Sta al Tempo e alle sue innumerevoli memorie decidere se alla voce di Daniele Campanari potrà essere assegnata un’eco. Quel che è certa è la natura del suo inizio, personale interpretazione di una combinazione - già adottata - che fonde la prosa alla poesia. Nel suo “Giocatore di whisky, bevitore di poker”, prima orma tracciata da ‘I Destrieri’ di Aphorism per la casa editrice Lettere Animate, il discorso è un de-scrivere che spezza spezzandosi in battute, in versi diretti, volutamente caustici, con cui l’autore-personaggio scrolla dalle spalle i suoi granelli di rabbia e se ne prende gioco. Da Twitter (“Twittami, baby”) al sesso occasionale (la coppia di componimenti della “Donna in albergo”), passando per visioni scanzonate di squallori spazio-temporali emersi dalla vita urbana, questo linguaggio del reale reca l’ombra di Bukowski, ma mostra di più - e suggerisce di meno - rispetto alla sua illustre ed incombente sagoma. C’è più nella parte che nel tutto: nei frammenti, nei distici la cui diversità nasce per caso, Campanari afferra la poesia per la coda offrendocene l’ultimo guizzo; come quel «Sopravvivo alla fine della visiera» nell’ “Illustratore di realtà”, o il «Dove giace la verità? / Tra i cavilli del supplizio, forse» di “Verità atto II”. E nelle sue invettive, che per certi aspetti richiamano le canzoni da osteria di Mannarino, esplode la carica provocatoria e paradossale di un cinismo che condanna i cinici, «amabili corrotti di una letale e finta vitalità».
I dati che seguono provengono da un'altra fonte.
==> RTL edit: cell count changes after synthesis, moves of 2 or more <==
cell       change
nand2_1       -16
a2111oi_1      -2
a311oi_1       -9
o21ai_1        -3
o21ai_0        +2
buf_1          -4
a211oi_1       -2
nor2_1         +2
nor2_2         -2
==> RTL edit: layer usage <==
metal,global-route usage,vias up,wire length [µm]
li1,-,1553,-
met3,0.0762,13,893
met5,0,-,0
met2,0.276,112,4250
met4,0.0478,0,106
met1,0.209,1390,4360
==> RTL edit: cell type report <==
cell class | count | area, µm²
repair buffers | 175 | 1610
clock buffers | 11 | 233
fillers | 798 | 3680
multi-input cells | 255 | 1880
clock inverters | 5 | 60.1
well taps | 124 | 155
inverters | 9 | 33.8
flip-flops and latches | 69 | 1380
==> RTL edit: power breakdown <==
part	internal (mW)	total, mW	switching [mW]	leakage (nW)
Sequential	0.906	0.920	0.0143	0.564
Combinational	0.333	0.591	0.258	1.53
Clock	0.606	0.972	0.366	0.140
File: config.mk
export PLATFORM = sky130hd
export DESIGN_NAME = reg_writeback_arbiter
export DESIGN_NICKNAME = d
export VERILOG_FILES = /design/src/rtl/reg_writeback_arbiter.sv
export SDC_FILE = /design/constraint.sdc
export NUM_CORES = 1
export LEC_CHECK = 0
export ABC_AREA = 1
export CAP_MARGIN = 10
export CORE_ASPECT_RATIO = 0.6
export CORE_MARGIN = 8
export CORE_UTILIZATION = 30
export CTS_CLUSTER_SIZE = 12
export DETAILED_ROUTE_END_ITERATION = 8
export GPL_ROUTABILITY_DRIVEN = 0
export PLACE_DENSITY_LB_ADDON = 0.12
export SYNTH_ARGS = -nofsm -noshare
export SYNTH_HDL_FRONTEND = slang
export SYNTH_SLANG_ARGS = --single-unit
export TNS_END_PERCENT = 10
File: constraint.sdc
create_clock -name CLK -period 7 [get_ports CLK]
set_input_delay 1.05 -clock CLK [delete_from_list [all_inputs] [get_ports CLK]]
set_output_delay 1.05 -clock CLK [all_outputs]
set_load 0.005 [all_outputs]
File: src/rtl/reg_writeback_arbiter.sv
// Write-side master for the register file: merges single-cycle ALU results and
// FIFO-buffered load results onto one write port, and keeps the load busy scoreboard.
module reg_writeback_arbiter #(
  parameter int XLEN       = 32,
  parameter int NREG       = 32,
  parameter int FIFO_DEPTH = 4,
  localparam int RW        = $clog2(NREG),
  localparam int PW        = $clog2(FIFO_DEPTH)
) (
  input  logic            CLK,
  input  logic            RST,
  input  logic            alu_valid,
  input  logic [RW-1:0]   alu_rd,
  input  logic [XLEN-1:0] alu_data,
  output logic            alu_ready,
  input  logic            ld_issue,
  input  logic [RW-1:0]   ld_issue_rd,
  input  logic            ld_valid,
  input  logic [RW-1:0]   ld_rd,
  input  logic [XLEN-1:0] ld_data,
  output logic            ld_ready,
  output logic            wb_we,
  output logic [RW-1:0]   wb_rd,
  output logic [XLEN-1:0] wb_data,
  output logic [NREG-1:0] busy,
  output logic [PW:0]     fifo_count,
  output logic            waw_err
);

  typedef struct packed {
    logic [RW-1:0]   rd;
    logic [XLEN-1:0] data;
  } ent_t;

  ent_t            mem [FIFO_DEPTH];
  logic [PW-1:0]   head, tail;
  logic            full, empty, push, pop, take_alu, sel_vld, waw_hit;
  ent_t            sel;
  logic [NREG-1:0] busy_nxt;

  assign full      = (fifo_count == (PW+1)'(FIFO_DEPTH));
  assign empty     = (fifo_count == '0);
  assign ld_ready  = !full;
  assign alu_ready = !full;
  assign push      = ld_valid && !full;
  // A full FIFO pre-empts the ALU so memory returns can never deadlock.
  assign pop       = full || (!alu_valid && !empty);
  assign take_alu  = alu_valid && !full;
  assign sel_vld   = pop || take_alu;

  always_comb begin
    sel = '{rd: alu_rd, data: alu_data};
    if (pop) sel = mem[head];
  end

  // Clear before set so a same-cycle reissue of the popped rd stays busy.
  always_comb begin
    busy_nxt = busy;
    if (pop) busy_nxt[sel.rd] = 1'b0;
    if (ld_issue) busy_nxt[ld_issue_rd] = 1'b1;
    busy_nxt[0] = 1'b0;
  end

  assign waw_hit = (take_alu && alu_rd != '0 && busy[alu_rd]) ||
                   (push && ld_rd != '0 && !busy[ld_rd]);

  always_ff @(posedge CLK) begin
    if (RST) begin
      wb_we      <= 1'b0;
      wb_rd      <= '0;
      wb_data    <= '0;
      busy       <= '0;
      fifo_count <= '0;
      head       <= '0;
      tail       <= '0;
      waw_err    <= 1'b0;
      for (int i = 0; i < FIFO_DEPTH; i++) mem[i] <= '0;
    end else begin
      wb_we <= sel_vld && (sel.rd != '0);
      if (sel_vld && sel.rd != '0) begin
        wb_rd   <= sel.rd;
        wb_data <= sel.data;
      end
      busy <= busy_nxt;
      if (push) begin
        mem[tail] <= '{rd: ld_rd, data: ld_data};
        tail      <= tail + PW'(1);
      end
      if (pop) head <= head + PW'(1);
      case ({push, pop})
        2'b10:   fifo_count <= fifo_count + (PW+1)'(1);
        2'b01:   fifo_count <= fifo_count - (PW+1)'(1);
        default: fifo_count <= fifo_count;
      endcase
      if (waw_hit) waw_err <= 1'b1;
    end
  end

endmodule

==> run metrics <==
status completed; setup violators final 0; minimum clock period 4.23 ns; CTS tree yes; die height 164 um; DRT antenna net count 0; top cells by area, synth edfxtp_1 41%, dfxtp_1 15%, nand2_1 11%; Routed WL 35900 um; worst path required time 7.02 ns; dpl cell area 12900 um2; Mean Syn Cell Area 7.87 um2; CTS Buf Count 25; initial antenna violation count 1; All-Layer GR Usage 0.164; Fin. Hold Viols 0; RSZ-0062 raised after global routing false; post-cts resize count 0; Starting Density 0.302; most frequent cells in the layout 330 x nand2_1, 312 x nor2_1, 167 x inv_1; port bufs 158; Seq/Total Area, Yosys 0.554; first-pass GRT wire length 54600 um; post-DR wirelength/cell 17.9 um; CTS Buffer Depth 3; clock root buffer clkbuf_16; most common cell after layout, fill and taps aside nand2_1; dpl hpwl 23200 um; Row Count 54; die width 262 um; final instance area 13700 um2; Worst Tran Pin Value 1.01 ns; I/O pins 160; fmax 0.236 GHz; gr ovfl total 0; yosys warns 0; Critical Path Start Type input pin; Clock Latency Late Sink 0.52 ns; post-synth cell types 30; fin. max-slew vios 0; pin count of the biggest net entering global routing 76; postcts setup bufs 0; crit path DAT 4.25 ns; Vias 9359; Final Core Density 0.380; worst setup margin 2.77 ns; syn nets 1468; die area 42800 um2; vias in the first global route 8804; CP Capture Type register; Area Overhead vs Synth 25.7%; Hold-fix buffers, CTS 0; htree depth 1; area share of the largest cell type after synthesis 0.408; CTS clock-pin slew for the worst setup and hold paths 0.06 ns; Mapped Area 10900 um2; Setup Crit Path Kind in -> reg; largest area contributor in the netlist edfxtp_1; Slew Limit Headroom 0.322; Main synth FF type edfxtp_1; number of synthesized register bits 227; Final Net Count 1595; Max IR drop VDD 0.162 mV; DRC 0; Vias/cell 4.67; critical-path maximum fanout 39; Iter 0 DRT Violations 861; core area 36000 um2; CTS sink count 227; Max-Cap Viols 0; ratio of cells with drive above 1 in the final layout 0.0465; post-synthesis async set-or-reset flop share 0; Hold WC Path Type reg -> reg; Layout Skew 0.00930 ns; fin crit share 0.604; pwr dens 346 nW/um2; EDFF count, synth 148; DR pass1 iterations 6; final setup TNS 0 ns; Mapped Cells 1382; WHS 0.463 ns; Placement Setup Slack 2.21 ns; P_leak 5.53 nW
==> path summary, 6_finish.rpt <==
kind,cells past startpoint,startpoint,end,slack (ns)
worst max-delay path,8,RST,mem[0][22],2.77
worst min register to register,2,wb_rd[1],wb_rd[1],0.46
worst min-delay path,2,wb_rd[1],wb_rd[1],0.46
worst max register to register,9,fifo_count[0],mem[0][22],3.08
==> worst max-delay path, cell delays in order <==
cell             delay [ns]
clkdlybuf4s50_1        0.45
buf_4                  0.39
nor2_1                 0.12
inv_1                  0.07
buf_4                  0.45
nor2_1                 0.13
nand2_2                0.70
nand2_2                0.84
==> synthesized netlist by cell type, drive strengths merged (2+ instances only) <==
| master | n |
|---|---|
| o211ai | 3 |
| edfxtp | 148 |
| a41oi | 2 |
| clkbuf | 45 |
| a21oi | 43 |
| nand3 | 53 |
| nor3 | 10 |
| o22ai | 32 |
| o21ai | 108 |
| inv | 169 |
| dfxtp | 79 |
| nand2 | 339 |
| buf | 28 |
| nor2 | 317 |
==> kinds of logic after synthesis <==
logic type / Yosys count / synth area share
AOI/OAI and AO/OA: 190 / 0.0929
adders and majority gates: 2 / 0.00299
buffers and inverters: 243 / 0.0892
DFF: 227 / 0.554
other: 1 / 0.000345
and+or+nand+nor: 719 / 0.261
==> state kept, by name, indices dropped and copies added (netlist names), named ones only <==
name	cells
waw_err	1
fifo_count	3
mem	148
head	2
tail	2
wb_data	32
wb_rd	5
wb_we	1
busy	31
==> metrics by stage <==
step	power [mW]	std cells
floorplan	2.79	1382
global placement	3.46	1958
detailed placement	3.47	1958
CTS	4.80	2003
global route	5.07	2004
finish	4.74	2004
==> power breakdown <==
group          switching [mW]  total [mW]  internal, mW
registers              0.0844        1.73          1.64
clock network           0.542        1.31         0.773
logic                    1.13        1.70         0.566
==> layout make-up <==
class                           instances  area [um2]
Multi-Input combinational cell        912        3930
Tap cell                              476         596
Clock buffer                           37         711
Antenna cell                            1        2.50
Fill cell                            3771       22300
Inverter                              170         638
Timing Repair Buffer                  173        1690
Clock inverter                          8        87.6
Sequential cell                       227        6030
==> layer usage <==
layer | vias to the layer above | routed length (um) | global-route usage | share of wire
met5 | - | 0 | 0 | 0
met4 | 0 | 444 | 0.0269 | 0.012
met3 | 32 | 2360 | 0.0279 | 0.066
met2 | 263 | 15100 | 0.237 | 0.42
met1 | 4424 | 18000 | 0.254 | 0.50
li1 | 4640 | - | - | -
No activity file was read; power rests on OpenSTA's default activity.
==> edit, RTL diff (config.mk and constraints unchanged) <==
Put one more register stage on the output `waw_err`, cleared by the reset. The value now appears one clock later. The other outputs are not delayed to match.
--- a/src/rtl/reg_writeback_arbiter.sv
+++ b/src/rtl/reg_writeback_arbiter.sv
@@ -32,4 +32,6 @@
     logic [XLEN-1:0] data;
   } ent_t;
+
+  logic waw_err_s0;
 
   ent_t            mem [FIFO_DEPTH];
@@ -74,5 +76,5 @@
       head       <= '0;
       tail       <= '0;
-      waw_err    <= 1'b0;
+      waw_err_s0 <= 1'b0;
       for (int i = 0; i < FIFO_DEPTH; i++) mem[i] <= '0;
     end else begin
@@ -93,5 +95,13 @@
         default: fifo_count <= fifo_count;
       endcase
-      if (waw_hit) waw_err <= 1'b1;
+      if (waw_hit) waw_err_s0 <= 1'b1;
+    end
+  end
+
+  always_ff @(posedge CLK) begin
+    if (RST) begin
+      waw_err <= '0;
+    end else begin
+      waw_err <= waw_err_s0;
     end
   end
Function: changed (Yosys sat finds a counterexample within 4 cycles, from zero or initial values and one cycle with RST high).
==> edit against the original RTL <==
- combinational power is 4% higher
- utilization increased by 0.13 points
- maximum frequency grew 23%
- sequential cell count rose by 1
- worst setup slack gained 790 ps
- sequential share of layout area down 0.083 points
- area after synthesis is 0.31% higher
- non-clock buffer count up 3
- final cell count rose by 0.30%
- design area rose by 0.52%
- routed wire length is 0.57% higher
- total power up 2.3%
- critical path type unchanged
- largest power group unchanged
- highest routed layer unchanged
==> edit: results (changes against the original RTL) <==
Run status
  • Status: finished clean

Route
  • DRT Pass-1 Iters: 5 (-1)
  • Met2 Wirelength: 15.6 mm (+3.4%)
  • Routed length on met1: 17.5 mm (-2.7%)
  • Met3 Routed Length: 2.48 mm (+4.9%)
  • Vias: 9402 (+0.46%)

Logic synthesis
  • Syn_nets: 1470 (+0.14%)
  • Netlist cell types: 31 (+3.3%)
  • Adder-Cell Fraction of Synth Area: 0.298% (-0.00093 points)
  • Sequential-to-total area share from yosys stat: 55.4% (about the same)
  • Synth Area in Compound Gates: 9.24% (-0.052 points)

Clock network
  • Clk_lat worst skew: 540 ps (+20 ps)

GRT
  • Initial antenna violation count: 0 (-1)
  • GRT Util Overall: 16.4% (about the same)
  • Grt met2 use: 24.9% (+1.3 points)
  • Largest net degree at the start of global routing: 77 (+1.3%)
  • M3 GR Usage: 3.15% (+0.36 points)

Pwr
  • Combinational share of power: 36.2% (+0.4 points)
  • Clock network power share: 27.4% (-0.3 points)
  • LEAKAGE: 0.00557 uW (+0.71%)
  • Sw frac: 36.9% (-0.24 points)

Min path
  • Hold path startpoint: waw_err_s0
  • Worst Hold Endpoint: waw_err

Critical path
  • Reg-to-reg slack, setup: 4010 ps (+930 ps)
  • Worst Path Max Fanout: 69 (+77%)
  • Slowest cell delay on critical path: 720 ps (-120 ps)
  • Worst r2r path cells: 13 (+4)
  • Critical path startpoint: alu_valid

Placement
  • DP HPWL: 23.7 mm (+2.2%)
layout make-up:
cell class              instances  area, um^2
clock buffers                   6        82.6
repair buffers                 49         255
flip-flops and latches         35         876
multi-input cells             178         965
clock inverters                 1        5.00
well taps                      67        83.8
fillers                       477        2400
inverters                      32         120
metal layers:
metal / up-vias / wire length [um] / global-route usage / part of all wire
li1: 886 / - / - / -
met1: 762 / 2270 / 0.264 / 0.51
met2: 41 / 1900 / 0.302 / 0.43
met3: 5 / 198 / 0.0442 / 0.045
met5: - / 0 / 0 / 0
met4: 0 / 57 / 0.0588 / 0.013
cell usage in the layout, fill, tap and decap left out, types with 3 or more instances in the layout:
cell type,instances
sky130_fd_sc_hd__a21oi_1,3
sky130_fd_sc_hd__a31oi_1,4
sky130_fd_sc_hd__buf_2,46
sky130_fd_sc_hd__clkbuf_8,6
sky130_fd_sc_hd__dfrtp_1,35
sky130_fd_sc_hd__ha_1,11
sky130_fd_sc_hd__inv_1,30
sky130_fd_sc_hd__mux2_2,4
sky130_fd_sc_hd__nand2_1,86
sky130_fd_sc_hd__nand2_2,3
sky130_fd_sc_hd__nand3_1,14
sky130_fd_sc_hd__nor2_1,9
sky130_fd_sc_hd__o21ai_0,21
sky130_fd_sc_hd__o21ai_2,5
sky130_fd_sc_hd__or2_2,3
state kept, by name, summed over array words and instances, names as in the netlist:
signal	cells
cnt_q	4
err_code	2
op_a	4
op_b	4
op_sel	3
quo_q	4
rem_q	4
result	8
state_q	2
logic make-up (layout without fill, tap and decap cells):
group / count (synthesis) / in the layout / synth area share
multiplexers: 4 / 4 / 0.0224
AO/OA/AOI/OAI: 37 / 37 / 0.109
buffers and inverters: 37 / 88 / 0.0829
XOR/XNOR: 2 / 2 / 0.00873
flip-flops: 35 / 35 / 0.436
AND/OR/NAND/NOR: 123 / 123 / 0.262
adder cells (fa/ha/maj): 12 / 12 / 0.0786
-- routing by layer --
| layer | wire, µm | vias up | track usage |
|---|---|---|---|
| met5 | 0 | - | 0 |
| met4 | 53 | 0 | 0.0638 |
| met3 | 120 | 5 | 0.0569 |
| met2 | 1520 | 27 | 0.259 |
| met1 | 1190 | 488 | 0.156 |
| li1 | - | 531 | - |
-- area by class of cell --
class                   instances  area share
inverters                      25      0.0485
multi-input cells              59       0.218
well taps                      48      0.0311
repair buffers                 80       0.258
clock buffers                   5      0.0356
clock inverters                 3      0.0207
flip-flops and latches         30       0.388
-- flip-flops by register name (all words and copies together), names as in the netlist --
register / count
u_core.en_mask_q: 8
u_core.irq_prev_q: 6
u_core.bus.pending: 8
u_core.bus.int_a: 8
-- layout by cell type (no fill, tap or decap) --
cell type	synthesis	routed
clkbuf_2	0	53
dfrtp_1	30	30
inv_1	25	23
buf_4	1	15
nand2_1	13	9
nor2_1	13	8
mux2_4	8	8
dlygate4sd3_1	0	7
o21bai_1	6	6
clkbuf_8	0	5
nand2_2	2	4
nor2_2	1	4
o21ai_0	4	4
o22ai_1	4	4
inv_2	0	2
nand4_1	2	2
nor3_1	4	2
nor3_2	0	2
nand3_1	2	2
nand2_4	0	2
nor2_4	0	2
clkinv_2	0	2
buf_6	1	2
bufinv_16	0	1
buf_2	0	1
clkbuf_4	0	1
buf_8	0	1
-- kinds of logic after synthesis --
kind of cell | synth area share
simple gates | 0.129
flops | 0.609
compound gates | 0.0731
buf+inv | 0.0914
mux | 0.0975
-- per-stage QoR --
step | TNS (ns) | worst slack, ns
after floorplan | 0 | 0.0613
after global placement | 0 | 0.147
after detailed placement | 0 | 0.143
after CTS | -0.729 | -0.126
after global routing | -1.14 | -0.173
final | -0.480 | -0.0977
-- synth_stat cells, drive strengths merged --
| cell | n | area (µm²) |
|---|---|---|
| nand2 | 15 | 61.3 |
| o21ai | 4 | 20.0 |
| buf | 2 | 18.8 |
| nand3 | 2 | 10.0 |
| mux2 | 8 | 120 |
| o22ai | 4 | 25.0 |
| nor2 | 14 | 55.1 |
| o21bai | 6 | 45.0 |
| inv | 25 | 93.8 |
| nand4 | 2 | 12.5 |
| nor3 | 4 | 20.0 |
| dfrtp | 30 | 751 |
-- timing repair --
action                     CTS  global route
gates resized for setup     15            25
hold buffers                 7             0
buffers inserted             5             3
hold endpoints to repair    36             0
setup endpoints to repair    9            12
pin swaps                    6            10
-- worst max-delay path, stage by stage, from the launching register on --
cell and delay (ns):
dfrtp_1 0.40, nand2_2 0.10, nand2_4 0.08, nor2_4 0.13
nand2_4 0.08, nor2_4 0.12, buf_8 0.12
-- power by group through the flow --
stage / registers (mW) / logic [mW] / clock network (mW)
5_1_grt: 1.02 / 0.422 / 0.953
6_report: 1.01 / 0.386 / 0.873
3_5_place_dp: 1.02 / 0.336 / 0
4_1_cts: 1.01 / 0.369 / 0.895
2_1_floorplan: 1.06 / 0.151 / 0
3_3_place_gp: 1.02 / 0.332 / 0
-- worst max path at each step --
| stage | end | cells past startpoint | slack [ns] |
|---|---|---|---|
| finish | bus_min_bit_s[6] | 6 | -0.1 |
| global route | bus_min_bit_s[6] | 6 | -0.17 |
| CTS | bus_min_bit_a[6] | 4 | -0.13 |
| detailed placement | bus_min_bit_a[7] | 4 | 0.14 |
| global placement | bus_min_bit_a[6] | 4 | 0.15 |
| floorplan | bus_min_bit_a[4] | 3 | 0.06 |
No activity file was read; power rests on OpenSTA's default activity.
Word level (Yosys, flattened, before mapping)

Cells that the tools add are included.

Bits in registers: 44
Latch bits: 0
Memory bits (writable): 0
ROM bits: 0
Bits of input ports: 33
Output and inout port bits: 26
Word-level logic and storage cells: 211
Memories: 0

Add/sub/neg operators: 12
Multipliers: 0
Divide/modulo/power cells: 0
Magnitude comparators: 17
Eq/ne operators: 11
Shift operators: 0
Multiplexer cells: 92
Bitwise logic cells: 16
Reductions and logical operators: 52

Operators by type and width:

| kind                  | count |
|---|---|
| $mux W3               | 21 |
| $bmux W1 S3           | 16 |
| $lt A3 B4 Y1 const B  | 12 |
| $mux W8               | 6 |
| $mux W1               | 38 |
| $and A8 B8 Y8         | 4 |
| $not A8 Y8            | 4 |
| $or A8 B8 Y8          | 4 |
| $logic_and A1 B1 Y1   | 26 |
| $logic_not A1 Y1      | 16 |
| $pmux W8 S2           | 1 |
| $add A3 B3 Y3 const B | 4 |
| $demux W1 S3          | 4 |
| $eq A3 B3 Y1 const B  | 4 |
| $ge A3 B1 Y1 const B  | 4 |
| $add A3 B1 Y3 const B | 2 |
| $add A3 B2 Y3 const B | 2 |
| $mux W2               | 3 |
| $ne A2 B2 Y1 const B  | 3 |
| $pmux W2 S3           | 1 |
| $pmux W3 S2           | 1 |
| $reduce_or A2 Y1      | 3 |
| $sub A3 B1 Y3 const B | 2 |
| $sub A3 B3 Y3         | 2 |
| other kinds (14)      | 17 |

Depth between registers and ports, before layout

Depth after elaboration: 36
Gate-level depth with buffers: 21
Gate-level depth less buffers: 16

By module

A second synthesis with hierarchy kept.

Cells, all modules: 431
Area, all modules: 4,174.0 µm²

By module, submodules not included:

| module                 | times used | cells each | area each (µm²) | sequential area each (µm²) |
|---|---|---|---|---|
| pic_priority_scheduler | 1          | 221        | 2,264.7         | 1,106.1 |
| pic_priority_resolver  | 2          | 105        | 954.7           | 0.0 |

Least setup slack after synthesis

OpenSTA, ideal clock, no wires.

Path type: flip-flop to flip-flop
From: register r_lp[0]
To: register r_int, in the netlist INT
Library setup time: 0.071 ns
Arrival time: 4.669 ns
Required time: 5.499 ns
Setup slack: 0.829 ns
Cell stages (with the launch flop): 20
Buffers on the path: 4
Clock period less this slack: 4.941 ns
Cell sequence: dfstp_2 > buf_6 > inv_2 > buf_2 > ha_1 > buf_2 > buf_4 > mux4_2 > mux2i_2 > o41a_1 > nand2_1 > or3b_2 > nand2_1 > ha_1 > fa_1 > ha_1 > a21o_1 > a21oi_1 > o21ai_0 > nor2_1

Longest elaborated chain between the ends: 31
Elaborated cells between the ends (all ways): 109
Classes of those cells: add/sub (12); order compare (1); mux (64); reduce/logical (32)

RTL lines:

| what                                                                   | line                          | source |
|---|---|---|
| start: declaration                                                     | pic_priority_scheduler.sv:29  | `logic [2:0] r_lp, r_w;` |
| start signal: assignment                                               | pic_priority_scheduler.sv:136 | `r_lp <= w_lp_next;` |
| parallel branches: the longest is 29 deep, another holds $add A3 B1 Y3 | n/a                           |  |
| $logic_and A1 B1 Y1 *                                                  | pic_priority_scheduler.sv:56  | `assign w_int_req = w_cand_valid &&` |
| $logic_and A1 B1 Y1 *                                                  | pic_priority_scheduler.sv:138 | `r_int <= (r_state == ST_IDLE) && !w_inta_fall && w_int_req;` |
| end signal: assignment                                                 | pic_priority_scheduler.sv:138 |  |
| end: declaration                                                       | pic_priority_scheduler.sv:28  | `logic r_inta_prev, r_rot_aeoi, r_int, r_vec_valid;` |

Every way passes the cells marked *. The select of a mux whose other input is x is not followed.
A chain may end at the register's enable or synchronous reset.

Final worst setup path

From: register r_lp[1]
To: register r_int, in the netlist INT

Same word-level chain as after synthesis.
<file path="config.mk">
export PLATFORM = sky130hd
export DESIGN_NAME = bsg_axil_mux
export DESIGN_NICKNAME = d
export VERILOG_FILES = /design/src/rtl/bsg_axil_mux_pkg.sv /design/src/rtl/bsg_axil_mux_rr_arb.sv /design/src/rtl/bsg_axil_mux.sv
export SDC_FILE = /design/constraint.sdc
export NUM_CORES = 1
export LEC_CHECK = 0
export CAP_MARGIN = 10
export CORE_AREA = 3 3 178 180
export DETAILED_ROUTE_END_ITERATION = 8
export DIE_AREA = 0 0 181 183
export PLACE_DENSITY = 0.53
export SLEW_MARGIN = 15
export SYNTH_ARGS = -nofsm -noshare
export SYNTH_HDL_FRONTEND = slang
export SYNTH_SLANG_ARGS = --single-unit
</file>
<file path="constraint.sdc">
create_clock -name clk_i -period 1.75 [get_ports clk_i]
set_input_delay 0.2625 -clock clk_i [delete_from_list [all_inputs] [get_ports clk_i]]
set_output_delay 0.2625 -clock clk_i [all_outputs]
set_load 0.1 [all_outputs]
</file>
Quella di Campanari è un’autoanalisi che si nutre del mondo: consapevole di non poter eliminare le brutture da ambedue le parti, prova a riderne. Non sempre ci riesce. Del resto, come scritto da Davide Rondoni in prefazione, «questo poeta sa una cosa fondamentale […]: l’uomo è ibrido». Più che saperla, forse, la mette in pratica. Mescolando tutte quelle cose dette e tutti quei modi già usati che poi, se ci si pensa bene, fanno la differenza nella maniera in cui si incastrano. Ciò che conta è che abbiano una forma riconoscibile. Che la “gioia poetica” di cui parla Pavese, citato in introduzione al libro - prima o poi possa essere realmente condivisa.